[Stored items]
◇ ◇ ◇ ◇ ◇

### src/rtl/sync_2ff.sv
// Single-bit two-flop synchroniser, asynchronous active-low reset to 0.
module sync_2ff (
  input  logic i_clk,
  input  logic i_rst_n,
  input  logic i_d,
  output logic o_q
);

  logic [1:0] r_sync;

  // Shift the asynchronous input through two flops to settle metastability.
  always_ff @(posedge i_clk or negedge i_rst_n) begin
    if (!i_rst_n) r_sync <= 2'b00;
    else          r_sync <= {r_sync[0], i_d};
  end

  assign o_q = r_sync[1];

endmodule
<file path="config.mk">
export PLATFORM = sky130hd
export DESIGN_NAME = load_store_unit
export DESIGN_NICKNAME = d
export VERILOG_FILES = /design/src/rtl/pkg_lsu.sv /design/src/rtl/lsu_lane_align.sv /design/src/rtl/load_store_unit.sv
export SDC_FILE = /design/constraint.sdc
export NUM_CORES = 1
export LEC_CHECK = 0
export ABC_AREA = 1
export BUFFER_PORTS_ARGS = -buffer_cell sky130_fd_sc_hd__buf_2
export CORE_MARGIN = 2
export CORE_UTILIZATION = 52
export CTS_BUF_LIST = sky130_fd_sc_hd__clkbuf_4 sky130_fd_sc_hd__clkbuf_8
export DETAILED_ROUTE_END_ITERATION = 12
export PLACE_DENSITY = 0.87
export SLEW_MARGIN = 20
export SYNTH_ARGS = -nofsm -noshare
export SYNTH_HDL_FRONTEND = slang
export SYNTH_SLANG_ARGS = --single-unit
</file>
<file path="constraint.sdc">
create_clock -name clk -period 3.67 [get_ports clk]
set_clock_uncertainty 0.2 [all_clocks]
set_input_delay 0.367 -clock clk [delete_from_list [all_inputs] [get_ports clk]]
set_output_delay 0.367 -clock clk [all_outputs]
set_load 0.03 [all_outputs]
</file>
[src/rtl/bios_transmitter.sv]
// Host-side boot-image sender: takes 32-bit words over valid/ready and shifts each one
// out as four back-to-back 8N1 UART frames, low byte first.
module bios_transmitter #(
  parameter int unsigned CLKS_PER_BIT = 16
) (
  input  logic        clock,
  input  logic        reset,
  input  logic [31:0] data_in,
  input  logic        valid,
  input  logic        last,
  output logic        ready,
  output logic        tx,
  output logic        busy,
  output logic        word_sent,
  output logic        done
);

  localparam int unsigned CntW = $clog2(CLKS_PER_BIT);
  localparam logic [CntW-1:0] CntMax = CntW'(CLKS_PER_BIT - 1);

  typedef enum logic [1:0] {StIdle, StStart, StData, StStop} state_e;

  state_e          state_q;
  logic [CntW-1:0] cnt_q;
  logic [2:0]      bit_q;
  logic [1:0]      byte_q;
  logic [31:0]     word_q;
  logic            last_q;

  logic [7:0]      cur_byte;
  logic            bit_end;

  assign cur_byte = 8'(word_q >> {byte_q, 3'b000});
  assign bit_end  = (cnt_q == CntMax);

  always_ff @(posedge clock) begin
    if (reset) begin
      state_q   <= StIdle;
      cnt_q     <= '0;
      bit_q     <= '0;
      byte_q    <= '0;
      word_q    <= '0;
      last_q    <= 1'b0;
      tx        <= 1'b1;
      ready     <= 1'b1;
      busy      <= 1'b0;
      word_sent <= 1'b0;
      done      <= 1'b0;
    end else begin
      word_sent <= 1'b0;
      done      <= 1'b0;
      // Cycle counter only runs while a word is in flight and restarts at every bit edge.
      if (state_q == StIdle || bit_end) begin
        cnt_q <= '0;
      end else begin
        cnt_q <= cnt_q + 1'b1;
      end

      case (state_q)
        StIdle: begin
          if (valid && ready) begin
            word_q  <= data_in;
            last_q  <= last;
            byte_q  <= '0;
            bit_q   <= '0;
            tx      <= 1'b0;
            ready   <= 1'b0;
            busy    <= 1'b1;
            state_q <= StStart;
          end
        end
        StStart: begin
          if (bit_end) begin
            bit_q   <= '0;
            tx      <= cur_byte[0];
            state_q <= StData;
          end
        end
        StData: begin
          if (bit_end) begin
            if (bit_q == 3'd7) begin
              tx      <= 1'b1;
              state_q <= StStop;
            end else begin
              bit_q <= bit_q + 3'd1;
              tx    <= cur_byte[bit_q + 3'd1];
            end
          end
        end
        StStop: begin
          if (bit_end) begin
            if (byte_q == 2'd3) begin
              byte_q    <= '0;
              ready     <= 1'b1;
              busy      <= 1'b0;
              word_sent <= 1'b1;
              done      <= last_q;
              state_q   <= StIdle;
            end else begin
              byte_q  <= byte_q + 2'd1;
              tx      <= 1'b0;
              state_q <= StStart;
            end
          end
        end
        default: state_q <= StIdle;
      endcase
    end
  end

endmodule
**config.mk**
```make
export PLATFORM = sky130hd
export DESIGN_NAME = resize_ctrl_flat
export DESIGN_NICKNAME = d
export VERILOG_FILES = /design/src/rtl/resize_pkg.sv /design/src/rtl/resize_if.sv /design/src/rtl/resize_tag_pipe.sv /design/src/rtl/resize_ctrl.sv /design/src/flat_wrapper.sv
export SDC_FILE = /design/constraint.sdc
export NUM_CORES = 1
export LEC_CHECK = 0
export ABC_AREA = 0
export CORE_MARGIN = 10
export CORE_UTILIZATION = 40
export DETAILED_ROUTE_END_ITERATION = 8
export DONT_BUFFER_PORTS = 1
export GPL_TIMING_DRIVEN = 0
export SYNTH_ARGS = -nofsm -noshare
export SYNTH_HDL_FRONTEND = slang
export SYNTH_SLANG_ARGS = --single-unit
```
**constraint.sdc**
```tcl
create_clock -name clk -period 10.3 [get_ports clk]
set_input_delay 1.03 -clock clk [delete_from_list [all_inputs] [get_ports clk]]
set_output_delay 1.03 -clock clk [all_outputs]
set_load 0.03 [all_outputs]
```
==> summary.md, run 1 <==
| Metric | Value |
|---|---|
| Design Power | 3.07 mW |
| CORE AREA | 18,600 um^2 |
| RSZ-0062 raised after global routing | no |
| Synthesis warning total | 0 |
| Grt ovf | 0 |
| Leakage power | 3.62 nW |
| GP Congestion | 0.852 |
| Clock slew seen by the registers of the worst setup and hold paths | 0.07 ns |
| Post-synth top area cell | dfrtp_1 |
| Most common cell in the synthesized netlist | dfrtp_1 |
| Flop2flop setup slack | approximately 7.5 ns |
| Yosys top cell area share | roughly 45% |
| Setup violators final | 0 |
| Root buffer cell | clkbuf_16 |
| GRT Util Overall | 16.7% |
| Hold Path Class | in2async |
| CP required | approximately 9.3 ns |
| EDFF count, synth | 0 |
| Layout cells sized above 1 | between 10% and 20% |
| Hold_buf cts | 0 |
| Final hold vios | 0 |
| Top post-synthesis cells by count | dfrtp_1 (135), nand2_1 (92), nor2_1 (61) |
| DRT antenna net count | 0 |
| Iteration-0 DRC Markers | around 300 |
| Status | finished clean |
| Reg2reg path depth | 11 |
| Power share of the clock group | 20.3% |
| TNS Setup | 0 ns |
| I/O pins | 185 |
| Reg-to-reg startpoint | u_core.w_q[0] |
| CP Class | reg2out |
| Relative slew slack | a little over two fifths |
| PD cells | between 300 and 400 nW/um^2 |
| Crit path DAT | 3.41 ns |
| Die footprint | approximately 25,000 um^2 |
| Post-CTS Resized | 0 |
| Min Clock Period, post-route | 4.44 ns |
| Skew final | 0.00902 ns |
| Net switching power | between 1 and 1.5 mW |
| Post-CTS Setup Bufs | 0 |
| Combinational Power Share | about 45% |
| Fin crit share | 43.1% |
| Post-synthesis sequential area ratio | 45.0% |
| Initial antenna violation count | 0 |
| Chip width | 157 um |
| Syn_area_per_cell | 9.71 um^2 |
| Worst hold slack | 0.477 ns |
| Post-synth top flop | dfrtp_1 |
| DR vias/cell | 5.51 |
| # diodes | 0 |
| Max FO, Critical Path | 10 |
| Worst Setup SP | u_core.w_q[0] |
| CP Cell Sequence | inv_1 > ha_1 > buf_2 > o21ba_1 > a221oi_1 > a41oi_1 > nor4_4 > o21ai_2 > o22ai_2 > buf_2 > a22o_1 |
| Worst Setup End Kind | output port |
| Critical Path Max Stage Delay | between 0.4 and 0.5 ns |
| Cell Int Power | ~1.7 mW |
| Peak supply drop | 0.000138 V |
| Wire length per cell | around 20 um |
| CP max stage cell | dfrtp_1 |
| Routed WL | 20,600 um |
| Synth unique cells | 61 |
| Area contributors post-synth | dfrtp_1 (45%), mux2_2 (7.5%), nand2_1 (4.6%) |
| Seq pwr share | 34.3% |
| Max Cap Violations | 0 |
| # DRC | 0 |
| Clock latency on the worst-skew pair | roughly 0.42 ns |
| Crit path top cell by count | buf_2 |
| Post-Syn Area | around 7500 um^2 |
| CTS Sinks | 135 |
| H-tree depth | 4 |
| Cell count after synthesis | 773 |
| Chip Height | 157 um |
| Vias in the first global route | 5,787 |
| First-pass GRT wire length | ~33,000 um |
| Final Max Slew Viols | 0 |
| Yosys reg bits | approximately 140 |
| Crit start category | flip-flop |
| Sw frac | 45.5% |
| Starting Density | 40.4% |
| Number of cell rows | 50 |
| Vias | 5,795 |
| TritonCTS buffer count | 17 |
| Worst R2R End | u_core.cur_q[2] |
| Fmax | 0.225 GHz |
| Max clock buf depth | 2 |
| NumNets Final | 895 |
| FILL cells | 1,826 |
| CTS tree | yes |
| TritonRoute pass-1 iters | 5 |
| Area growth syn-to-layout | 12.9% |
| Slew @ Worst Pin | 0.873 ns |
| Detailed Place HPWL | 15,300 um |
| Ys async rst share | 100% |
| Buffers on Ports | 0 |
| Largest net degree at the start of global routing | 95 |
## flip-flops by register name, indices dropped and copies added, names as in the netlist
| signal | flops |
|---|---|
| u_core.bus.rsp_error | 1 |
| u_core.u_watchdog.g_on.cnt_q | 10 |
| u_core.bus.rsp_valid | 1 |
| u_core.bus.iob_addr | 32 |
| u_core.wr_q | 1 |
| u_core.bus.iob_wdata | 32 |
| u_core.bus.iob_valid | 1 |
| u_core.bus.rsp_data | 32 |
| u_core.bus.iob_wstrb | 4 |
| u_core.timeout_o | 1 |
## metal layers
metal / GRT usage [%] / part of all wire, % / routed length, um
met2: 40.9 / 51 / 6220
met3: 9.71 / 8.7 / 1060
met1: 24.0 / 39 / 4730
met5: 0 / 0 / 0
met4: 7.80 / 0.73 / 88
<file path="config.mk">
export PLATFORM = sky130hd
export DESIGN_NAME = bcd_to_bin
export DESIGN_NICKNAME = d
export VERILOG_FILES = /design/src/rtl/bcd_to_bin.sv
export SDC_FILE = /design/constraint.sdc
export NUM_CORES = 1
export LEC_CHECK = 0
export ABC_AREA = 0
export BUFFER_PORTS_ARGS = -buffer_cell sky130_fd_sc_hd__buf_2
export CAP_MARGIN = 0
export CORE_MARGIN = 2
export CORE_UTILIZATION = 57
export CTS_CLUSTER_SIZE = 28
export DETAILED_ROUTE_END_ITERATION = 10
export PLACE_DENSITY_LB_ADDON = 0.05
export SYNTH_ARGS = -nofsm -noshare
export SYNTH_HDL_FRONTEND = slang
export SYNTH_SLANG_ARGS = --single-unit
</file>
<file path="constraint.sdc">
create_clock -name clk -period 3.3 [get_ports clk]
set_input_delay 0.66 -clock clk [delete_from_list [all_inputs] [get_ports clk]]
set_output_delay 0.66 -clock clk [all_outputs]
set_load 0.01 [all_outputs]
</file>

◇ ◇ ◇ ◇ ◇

**Requirement**
Show all lines in the entries above where the word "routing" appears.

**Response box**
| RSZ-0062 raised after global routing | no |
| Largest net degree at the start of global routing | 95 |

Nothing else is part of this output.